● **WHAT IS NEEDED**
This exercise calls for the line with "1685 | 1.723 |", the line with "worst min register", and all lines between them in the material below, output exactly and with no other lines.

● **EXERCISE INPUT**
--- config.mk ---
export PLATFORM = sky130hd
export DESIGN_NAME = dataflow_dependency_depth_tracker
export DESIGN_NICKNAME = d
export VERILOG_FILES = /design/src/ddt_pkg.sv /design/src/dataflow_dependency_depth_tracker.sv /design/src/ddt_ram.sv
export VERILOG_INCLUDE_DIRS = /design/src /design/src/src
export SDC_FILE = /design/constraint.sdc
export NUM_CORES = 2
export LEC_CHECK = 0
export ABC_AREA = 1
export BUFFER_PORTS_ARGS = -buffer_cell sky130_fd_sc_hd__buf_4
export CELL_PAD_IN_SITES_DETAIL_PLACEMENT = 0
export CELL_PAD_IN_SITES_GLOBAL_PLACEMENT = 2
export CORE_MARGIN = 1
export CORE_UTILIZATION = 40
export CTS_BUF_LIST = sky130_fd_sc_hd__clkbuf_16
export CTS_CLUSTER_SIZE = 30
export DETAILED_ROUTE_END_ITERATION = 12
export PLACE_DENSITY_LB_ADDON = 0.1
export SLEW_MARGIN = 15
export SYNTH_ARGS = -nofsm -noshare
export SYNTH_HDL_FRONTEND = slang
export SYNTH_SLANG_ARGS = --single-unit
--- constraint.sdc ---
create_clock -name clk -period 9.59 [get_ports clk]
set_clock_uncertainty 0.05 [all_clocks]
set_input_delay 0 -clock clk [delete_from_list [all_inputs] [get_ports clk]]
set_output_delay 0 -clock clk [all_outputs]
set_load 0.05 [all_outputs]
--- src/assert_macros.svh ---
// Assertion macros used by the top level of the dependency depth tracker.
`ifndef ASSERT_MACROS_SVH
`define ASSERT_MACROS_SVH

`ifndef SYNTHESIS

`define DDT_ASSERT_IMP(label, clk, rst_n, pre, post, msg) \
    label: assert property (@(posedge clk) disable iff (!rst_n) (pre) |-> (post)) \
        else $error(msg);

`define DDT_ASSERT_NEXT(label, clk, rst_n, pre, post, msg) \
    label: assert property (@(posedge clk) disable iff (!rst_n) (pre) |=> (post)) \
        else $error(msg);

`else

`define DDT_ASSERT_IMP(label, clk, rst_n, pre, post, msg)

`define DDT_ASSERT_NEXT(label, clk, rst_n, pre, post, msg)

`endif

`endif

--- src/ddt_pkg.sv ---
// Package of the dependency depth tracker: function codes and parameter defaults.
`default_nettype none

package ddt_pkg;

    localparam int DEF_NUM_REGS    = 32;
    localparam int DEF_NUM_OPCODES = 32;
    localparam int DEF_INDEX_WIDTH = 16;
    localparam int DEF_DEPTH_WIDTH = 24;

    localparam int FUNC_WIDTH   = 2;
    localparam int FIELD_WIDTH  = 5;
    localparam int LAT_WIDTH    = 8;

    typedef enum logic [FUNC_WIDTH-1:0] {
        FUNC_LOAD    = 2'd0,
        FUNC_ANALYZE = 2'd1,
        FUNC_CLEAR   = 2'd2
    } func_t;

endpackage

`default_nettype wire

--- src/dataflow_dependency_depth_tracker.sv ---
// Top level of the register dependency depth tracker.
// Usage: instruction transactions enter on in_valid/in_stall with func, opcode,
// dest_reg, source_a_reg, source_b_reg and latency_value. func load writes the
// opcode latency table, func analyze scores one instruction, func clear starts
// a new program (latency table kept). Only analyze yields a result transaction
// on out_valid/out_stall: index, depth, both producers (all ones = entry) and
// running program depth.
// Pipeline: an accepted transaction is registered in the input stage while the
// table and producer memories are read; an analyze then loads the output
// register once it is free. The memories are written as the transaction leaves
// the input stage; a one-deep forward path covers the write-then-read case.
// Throughput: one transaction per cycle while no analyze waits on a held result
// register; the read-max-add-write pass over the producer table never holds it.
// Reset: all register producers return to entry, counters and program depth
// clear at once; the latency table is undefined until loaded.
// Stall: while out_stall holds a result, the output register holds; a waiting
// analyze stalls the input, load and clear transactions still pass.
`default_nettype none

module dataflow_dependency_depth_tracker
    import ddt_pkg::*;
#(
    parameter int NUM_REGS    = DEF_NUM_REGS,
    parameter int NUM_OPCODES = DEF_NUM_OPCODES,
    parameter int INDEX_WIDTH = DEF_INDEX_WIDTH,
    parameter int DEPTH_WIDTH = DEF_DEPTH_WIDTH
) (
    input  wire logic                          clk,
    input  wire logic                          rst_n,
    input  wire logic                          in_valid,
    output logic                               in_stall,
    input  wire logic [FUNC_WIDTH-1:0]         func,
    input  wire logic [FIELD_WIDTH-1:0]        opcode,
    input  wire logic [FIELD_WIDTH-1:0]        dest_reg,
    input  wire logic [FIELD_WIDTH-1:0]        source_a_reg,
    input  wire logic [FIELD_WIDTH-1:0]        source_b_reg,
    input  wire logic [LAT_WIDTH-1:0]          latency_value,
    output logic                               out_valid,
    input  wire logic                          out_stall,
    output logic        [INDEX_WIDTH-1:0]      inst_index,
    output logic        [DEPTH_WIDTH-1:0]      inst_depth,
    output logic signed [INDEX_WIDTH:0]        src_a_producer,
    output logic signed [INDEX_WIDTH:0]        src_b_producer,
    output logic        [DEPTH_WIDTH-1:0]      program_depth
);

`include "assert_macros.svh"

    localparam int RAW    = $clog2(NUM_REGS);
    localparam int OAW    = $clog2(NUM_OPCODES);
    localparam int WORD_W = INDEX_WIDTH + DEPTH_WIDTH;

    // input stage
    logic                    s1_valid_reg;
    logic [FUNC_WIDTH-1:0]   s1_func_reg;
    logic [FIELD_WIDTH-1:0]  s1_opcode_reg;
    logic [FIELD_WIDTH-1:0]  s1_dest_reg;
    logic [FIELD_WIDTH-1:0]  s1_sa_reg;
    logic [FIELD_WIDTH-1:0]  s1_sb_reg;
    logic [LAT_WIDTH-1:0]    s1_lat_reg;
    logic                    fwd_a_reg;
    logic                    fwd_b_reg;
    logic                    fwd_lat_reg;
    logic [WORD_W-1:0]       fwd_word_reg;
    logic [LAT_WIDTH-1:0]    fwd_lat_data_reg;

    // program state
    logic [NUM_REGS-1:0]     writer_valid_reg;
    logic [INDEX_WIDTH-1:0]  inst_count_reg;
    logic [DEPTH_WIDTH-1:0]  max_depth_reg;

    // result register
    logic                    res_valid_reg;
    logic [INDEX_WIDTH-1:0]  res_index_reg;
    logic [DEPTH_WIDTH-1:0]  res_depth_reg;
    logic [INDEX_WIDTH:0]    res_prod_a_reg;
    logic [INDEX_WIDTH:0]    res_prod_b_reg;
    logic [DEPTH_WIDTH-1:0]  res_max_reg;

    logic                    in_accept;
    logic                    res_free;
    logic                    s1_fire;
    logic                    analyze_fire;
    logic                    load_fire;
    logic                    clear_fire;
    logic                    word_wr_en;
    logic [RAW-1:0]          word_wr_addr;
    logic [WORD_W-1:0]       word_wr_data;
    logic                    lat_wr_en;
    logic [OAW-1:0]          lat_wr_addr;
    logic [WORD_W-1:0]       ram_a_rdata;
    logic [WORD_W-1:0]       ram_b_rdata;
    logic [LAT_WIDTH-1:0]    ram_lat_rdata;
    logic [WORD_W-1:0]       word_a;
    logic [WORD_W-1:0]       word_b;
    logic                    va;
    logic                    vb;
    logic                    dest_in_range;
    logic                    op_in_range;
    logic [DEPTH_WIDTH-1:0]  ready_a;
    logic [DEPTH_WIDTH-1:0]  ready_b;
    logic [DEPTH_WIDTH-1:0]  depth;
    logic [LAT_WIDTH-1:0]    lat;
    logic [DEPTH_WIDTH:0]    sum;
    logic [DEPTH_WIDTH-1:0]  ready;
    logic [DEPTH_WIDTH-1:0]  max_depth_next;
    logic [INDEX_WIDTH:0]    prod_a;
    logic [INDEX_WIDTH:0]    prod_b;

    assign res_free     = !res_valid_reg || !out_stall;
    assign s1_fire      = s1_valid_reg && ((s1_func_reg != FUNC_ANALYZE) || res_free);
    assign in_stall     = s1_valid_reg && !s1_fire;
    assign in_accept    = in_valid && !in_stall;
    assign analyze_fire = s1_fire && (s1_func_reg == FUNC_ANALYZE);
    assign load_fire    = s1_fire && (s1_func_reg == FUNC_LOAD);
    assign clear_fire   = s1_fire && (s1_func_reg == FUNC_CLEAR);

    assign dest_in_range = 32'(s1_dest_reg) < NUM_REGS;
    assign op_in_range   = 32'(s1_opcode_reg) < NUM_OPCODES;

    assign word_wr_en   = analyze_fire && dest_in_range;
    assign word_wr_addr = RAW'(s1_dest_reg);
    assign word_wr_data = {inst_count_reg, ready};
    assign lat_wr_en    = load_fire && op_in_range;
    assign lat_wr_addr  = OAW'(s1_opcode_reg);

    ddt_ram #(.WIDTH(WORD_W), .DEPTH(NUM_REGS)) u_ram_a (
        .clk     (clk),
        .wr_en   (word_wr_en),
        .wr_addr (word_wr_addr),
        .wr_data (word_wr_data),
        .rd_en   (in_accept),
        .rd_addr (RAW'(source_a_reg)),
        .rd_data (ram_a_rdata)
    );

    ddt_ram #(.WIDTH(WORD_W), .DEPTH(NUM_REGS)) u_ram_b (
        .clk     (clk),
        .wr_en   (word_wr_en),
        .wr_addr (word_wr_addr),
        .wr_data (word_wr_data),
        .rd_en   (in_accept),
        .rd_addr (RAW'(source_b_reg)),
        .rd_data (ram_b_rdata)
    );

    ddt_ram #(.WIDTH(LAT_WIDTH), .DEPTH(NUM_OPCODES)) u_ram_lat (
        .clk     (clk),
        .wr_en   (lat_wr_en),
        .wr_addr (lat_wr_addr),
        .wr_data (s1_lat_reg),
        .rd_en   (in_accept),
        .rd_addr (OAW'(opcode)),
        .rd_data (ram_lat_rdata)
    );

    always_comb
    begin
        word_a  = fwd_a_reg ? fwd_word_reg : ram_a_rdata;
        word_b  = fwd_b_reg ? fwd_word_reg : ram_b_rdata;
        va      = (32'(s1_sa_reg) < NUM_REGS) && writer_valid_reg[RAW'(s1_sa_reg)];
        vb      = (32'(s1_sb_reg) < NUM_REGS) && writer_valid_reg[RAW'(s1_sb_reg)];
        ready_a = va ? word_a[DEPTH_WIDTH-1:0] : '0;
        ready_b = vb ? word_b[DEPTH_WIDTH-1:0] : '0;
        prod_a  = va ? {1'b0, word_a[WORD_W-1:DEPTH_WIDTH]} : '1;
        prod_b  = vb ? {1'b0, word_b[WORD_W-1:DEPTH_WIDTH]} : '1;
        depth   = (ready_a > ready_b) ? ready_a : ready_b;
        lat     = op_in_range ? (fwd_lat_reg ? fwd_lat_data_reg : ram_lat_rdata) : '0;
        sum     = {1'b0, depth} + (DEPTH_WIDTH+1)'(lat);
        ready   = sum[DEPTH_WIDTH] ? '1 : sum[DEPTH_WIDTH-1:0];
        max_depth_next = (ready > max_depth_reg) ? ready : max_depth_reg;
    end

    // advance the input stage
    always_ff @(posedge clk or negedge rst_n)
    begin
        if (!rst_n)
        begin
            s1_valid_reg <= 1'b0;
        end
        else if (in_accept)
        begin
            s1_valid_reg <= 1'b1;
        end
        else if (s1_fire)
        begin
            s1_valid_reg <= 1'b0;
        end
    end

    always_ff @(posedge clk)
    begin
        if (in_accept)
        begin
            s1_func_reg      <= func;
            s1_opcode_reg    <= opcode;
            s1_dest_reg      <= dest_reg;
            s1_sa_reg        <= source_a_reg;
            s1_sb_reg        <= source_b_reg;
            s1_lat_reg       <= latency_value;
            fwd_a_reg        <= word_wr_en && (word_wr_addr == RAW'(source_a_reg));
            fwd_b_reg        <= word_wr_en && (word_wr_addr == RAW'(source_b_reg));
            fwd_word_reg     <= word_wr_data;
            fwd_lat_reg      <= lat_wr_en && (lat_wr_addr == OAW'(opcode));
            fwd_lat_data_reg <= s1_lat_reg;
        end
    end

    // update program state
    always_ff @(posedge clk or negedge rst_n)
    begin
        if (!rst_n)
        begin
            writer_valid_reg <= '0;
            inst_count_reg   <= '0;
            max_depth_reg    <= '0;
        end
        else if (clear_fire)
        begin
            writer_valid_reg <= '0;
            inst_count_reg   <= '0;
            max_depth_reg    <= '0;
        end
        else if (analyze_fire)
        begin
            if (dest_in_range)
            begin
                writer_valid_reg[RAW'(s1_dest_reg)] <= 1'b1;
            end
            inst_count_reg <= inst_count_reg + 1'b1;
            max_depth_reg  <= max_depth_next;
        end
    end

    // hold or load the result register
    always_ff @(posedge clk or negedge rst_n)
    begin
        if (!rst_n)
        begin
            res_valid_reg <= 1'b0;
        end
        else if (res_free)
        begin
            res_valid_reg <= analyze_fire;
        end
    end

    always_ff @(posedge clk)
    begin
        if (analyze_fire)
        begin
            res_index_reg  <= inst_count_reg;
            res_depth_reg  <= depth;
            res_prod_a_reg <= prod_a;
            res_prod_b_reg <= prod_b;
            res_max_reg    <= max_depth_next;
        end
    end

    assign out_valid      = res_valid_reg;
    assign inst_index     = res_index_reg;
    assign inst_depth     = res_depth_reg;
    assign src_a_producer = res_prod_a_reg;
    assign src_b_producer = res_prod_b_reg;
    assign program_depth  = res_max_reg;

    `DDT_ASSERT_NEXT(a_count_step, clk, rst_n, analyze_fire, inst_count_reg == INDEX_WIDTH'($past(inst_count_reg) + 1'b1), "instruction index did not advance")
    `DDT_ASSERT_NEXT(a_clear_state, clk, rst_n, clear_fire, (writer_valid_reg == '0) && (max_depth_reg == '0), "new program left stale state")
    `DDT_ASSERT_IMP(a_depth_order, clk, rst_n, out_valid, program_depth >= inst_depth, "program depth below instruction depth")

endmodule

`default_nettype wire

--- src/ddt_ram.sv ---
// Generic single-write, single-read RAM with registered read data.
`default_nettype none

module ddt_ram #(
    parameter int WIDTH = 8,
    parameter int DEPTH = 32
) (
    input  wire logic                     clk,
    input  wire logic                     wr_en,
    input  wire logic [$clog2(DEPTH)-1:0] wr_addr,
    input  wire logic [WIDTH-1:0]         wr_data,
    input  wire logic                     rd_en,
    input  wire logic [$clog2(DEPTH)-1:0] rd_addr,
    output logic      [WIDTH-1:0]         rd_data
);

    logic [WIDTH-1:0] mem_reg [DEPTH];

    always_ff @(posedge clk)
    begin
        if (wr_en)
        begin
            mem_reg[wr_addr] <= wr_data;
        end
        if (rd_en)
        begin
            rd_data <= mem_reg[rd_addr];
        end
    end

endmodule

`default_nettype wire
==> results_dict.tcl <==
set metrics [dict create \
    status "finished, final reports clean" \
    cp_max_fo 34 \
    dp.cells 10460 \
    critPathLaunchType "flip-flop" \
    crit_required_ps 10140 \
    core_area_um2 214400 \
    cp.arrival_ps 9240 \
    cts_tree "built" \
    cts_max_path_buffers 3 \
    grt_max_degree 193 \
    wl_um 339600 \
    hold_viol 0 \
    grt_antenna_before_repair 7 \
    maxCapViolCount 0 \
    synth_compound_area_share_pct 18.09 \
    met1Wirelength_um 142000 \
    synth-main-ff-cell "edfxtp_1" \
    synth-warning-count 0 \
    clock_latency_ps 880 \
    grt_pass1_wl_um 479600 \
    period_minus_slack_ps 8690 \
    grt_overflow 0 \
    first_pass_iters 6 \
    synth_xor_xnor_area_share_pct 0.2132 \
    cts_root_buf "clkbuf_16" \
    wl_met3_um 26110 \
    initial_core_util_pct 40.23 \
    dr.first_iter.drc_count 8749 \
    antenna_left 0 \
    grt_pass1_vias 65440 \
    wl_met2_um 157200 \
    avgSynthCellArea_um2 10.85 \
    ir_drop_uv 219.2 \
    max_stage_delay_ps 690 \
    syn_inst 7951 \
    top_layer "met5" \
    synth_area_um2 86260 \
    fin_nets 7985 \
    drc 0 \
    detail_route.wl_per_cell_um 31.14 \
    clk_pin_slew_ps 60 \
    cp-end-kind "flip-flop" \
    routed_via_density 6.268 \
    hold_class "primary input to flip-flop" \
    setup_violations 0 \
    num_io_pins 134 \
    cts_made_buffers 208 \
    synth_fp_nets 8043 \
    stdcell_count 10910 \
    power.density_nw_per_um2 221.0 \
    tightest_slew_ps 1283 \
    muxShareOfSynthArea_pct 0.3655 \
    nFillCells 19590 \
    yosys.area_share.simple_pct 11.77 \
    die-area_um2 217500 \
    cpMostUsedCell "nand2_1" \
    cp_slowest_cell "edfxtp_1" \
    vias 68370 \
    seq_area_frac_synth_pct 64.91 \
    setup_tns_ps 0 \
    die_width_um 466.4 \
    drive_gt1_share_pct 9.037 \
    synthAdderAreaFrac_pct 0.8500 \
    drv_slew 0 \
    grt.total_usage_pct 30.57 \
    syn2layout_area_growth_pct 13.38 \
    synth_seq_cells 1877 \
    clock-sinks 1877 \
    die_y_um 466.4 \
    dp_hpwl_um 184100 \
    cts_max_level 4 \
    holdWs_ps 67.25 \
    p_leak_nw 31.59 \
    synth_async_sr_flop_share_pct 3.942 \
    utilization_pct 45.61 \
    largest_reg_flops 1280 \
    synth_cell_types 50 \
    rsz0062_at_grt "no" \
    synth_top_family_by_area "compound AO/OA/AOI/OAI gates" \
    portBuffers 133 \
    fin_crit_sh_pct 90.62 \
    fmax_mhz 115.1 \
    crit_type "flip-flop to flip-flop" \
    relSlewSlack_pct 14.50 \
    rows 170 \
    synth_edf_count 1803 \
    place.gp.congestion 0.8569 \
]
-- worst max-delay path: cells and delay by family (launching register included) --
kind	cells	cell delay, ps
DFF	1	690
and+or+nand+nor	28	3670
AOI/OAI and AO/OA	8	1570
buffers and inverters	6	1150
adders and majority gates	4	1240
-- report_power, final --
part	internal [mW]	leakage (nW)	switching, mW	total, mW
combinational	0.879	11.5	2.66	3.54
clock	4.58	3.48	3.48	8.06
sequential	9.86	16.6	0.146	10.0
total	15.3	31.6	6.28	21.6
-- cells in the mapped netlist (2+ instances only) --
master	number	area share, %
nor2_2	4	0.029
buf_6	9	0.12
ha_1	57	0.83
nor4_1	4	0.029
a32oi_1	78	0.79
nor3_1	9	0.052
edfxtp_1	1803	63
inv_2	9	0.039
a32o_1	15	0.17
o21ai_2	4	0.041
nand3_2	5	0.058
and2_1	10	0.073
inv_1	185	0.81
dfrtp_1	74	2.1
o21a_1	3	0.026
a211oi_1	7	0.061
nand2_2	10	0.073
o21ai_0	1534	8.9
nor2_4	2	0.026
nand3_1	295	1.7
a21boi_1	2	0.017
buf_1	25	0.11
mux2_2	28	0.37
nand4_1	26	0.19
xor2_1	12	0.12
o21ai_1	17	0.099
buf_2	12	0.070
clkbuf_1	605	2.6
clkinv_1	2	0.0087
a21oi_1	128	0.74
nor2_1	1668	7.3
o211ai_1	9	0.078
o22ai_1	132	0.96
xnor2_1	9	0.091
nand2_1	514	2.2
o221ai_1	533	5.4
a31oi_1	99	0.72
-- timing repair --
action | in CTS | in global routing
endpoints found under the setup margin | 0 | 48
buffers inserted | 0 | 8
hold buffers | 57 | 0
resized for setup | 0 | 2
endpoints found under the hold margin | 231 | 0
-- per-stage QoR --
step	area, um^2	power, mW	worst slack, ps
after floorplan	86260	12.18	764.9
after detailed placement	90230	13.68	423.8
after global routing	97790	22.37	34.20
after global placement	90230	13.67	541.9
final	97800	21.61	899.6
after CTS	97710	21.73	356.5
-- final cells by class --
| class | instances | area [um^2] | share of cell area [%] |
|---|---|---|---|
| Timing Repair Buffer | 384 | 3281 | 3.355 |
| Inverter | 198 | 808.3 | 0.8265 |
| Sequential cell | 1877 | 56000 | 57.26 |
| Antenna cell | 3 | 7.507 | 0.007676 |
| Tap cell | 2838 | 3551 | 3.631 |
| Clock inverter | 176 | 1685 | 1.723 |
| Clock buffer | 208 | 5205 | 5.322 |
| Multi-Input combinational cell | 5224 | 27260 | 27.88 |
-- worst paths after layout --
check,endpoint,cells past startpoint,start,slack [ps]
worst max-delay path,program_depth[1]$_DFFE_PP_,46,s1_sb_reg[0]$_DFFE_PP_,900
worst min-delay path,u_ram_a.rd_data[36]$_DFFE_PP_,5,source_a_reg[1],70
worst max register to register,program_depth[1]$_DFFE_PP_,46,s1_sb_reg[0]$_DFFE_PP_,900
worst min register to register,max_depth_reg[8]$_DFFE_PN0P_,2,max_depth_reg[8]$_DFFE_PN0P_,430
max in group asynchronous,max_depth_reg[7]$_DFFE_PN0P_,4,rst_n,8540
min in group asynchronous,inst_count_reg[11]$_DFFE_PN0P_,4,rst_n,290
-- cells by family after synthesis --
logic type | after synthesis
AOI/OAI and AO/OA | 2567
adders and majority gates | 58
xor gates and xnor gates | 21
buffers and inverters | 850
muxes | 28
DFF | 1877
and+or+nand+nor | 2550
-- layer usage --
metal / up-vias / track usage, %
li1: 29560 / -
met1: 34630 / 41.67
met2: 3515 / 49.00
met3: 657 / 4.329
met4: 2 / 12.52
met5: - / 0
-- cell usage in the layout (no fill, tap or decap), types with 6 or more instances in the layout --
cell	count
o21ai_1	17
and2_1	10
ha_1	57
a211oi_1	7
a21oi_1	128
dfrtp_1	72
nor2_4	36
buf_12	15
clkinv_2	35
nand2_1	514
xor2_1	12
nand3_1	295
o211ai_1	9
a32o_1	15
inv_1	216
xnor2_1	9
edfxtp_1	1803
clkbuf_16	208
clkinvlp_4	6
nor2_1	1634
clkinv_1	60
inv_2	7
buf_4	305
dlygate4sd3_1	56
o21ai_0	1534
nor3_1	8
o22ai_1	132
nand4_1	26
mux2_2	28
o221ai_1	533
a32oi_1	78
a31oi_1	98
nand2_2	10
bufinv_16	23
clkinv_16	11
Note: power is estimated with default switching activity, not from simulation.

● **SOLUTION FOR THIS TASK**
| Clock inverter | 176 | 1685 | 1.723 |
| Clock buffer | 208 | 5205 | 5.322 |
| Multi-Input combinational cell | 5224 | 27260 | 27.88 |
-- worst paths after layout --
check,endpoint,cells past startpoint,start,slack [ps]
worst max-delay path,program_depth[1]$_DFFE_PP_,46,s1_sb_reg[0]$_DFFE_PP_,900
worst min-delay path,u_ram_a.rd_data[36]$_DFFE_PP_,5,source_a_reg[1],70
worst max register to register,program_depth[1]$_DFFE_PP_,46,s1_sb_reg[0]$_DFFE_PP_,900
worst min register to register,max_depth_reg[8]$_DFFE_PN0P_,2,max_depth_reg[8]$_DFFE_PN0P_,430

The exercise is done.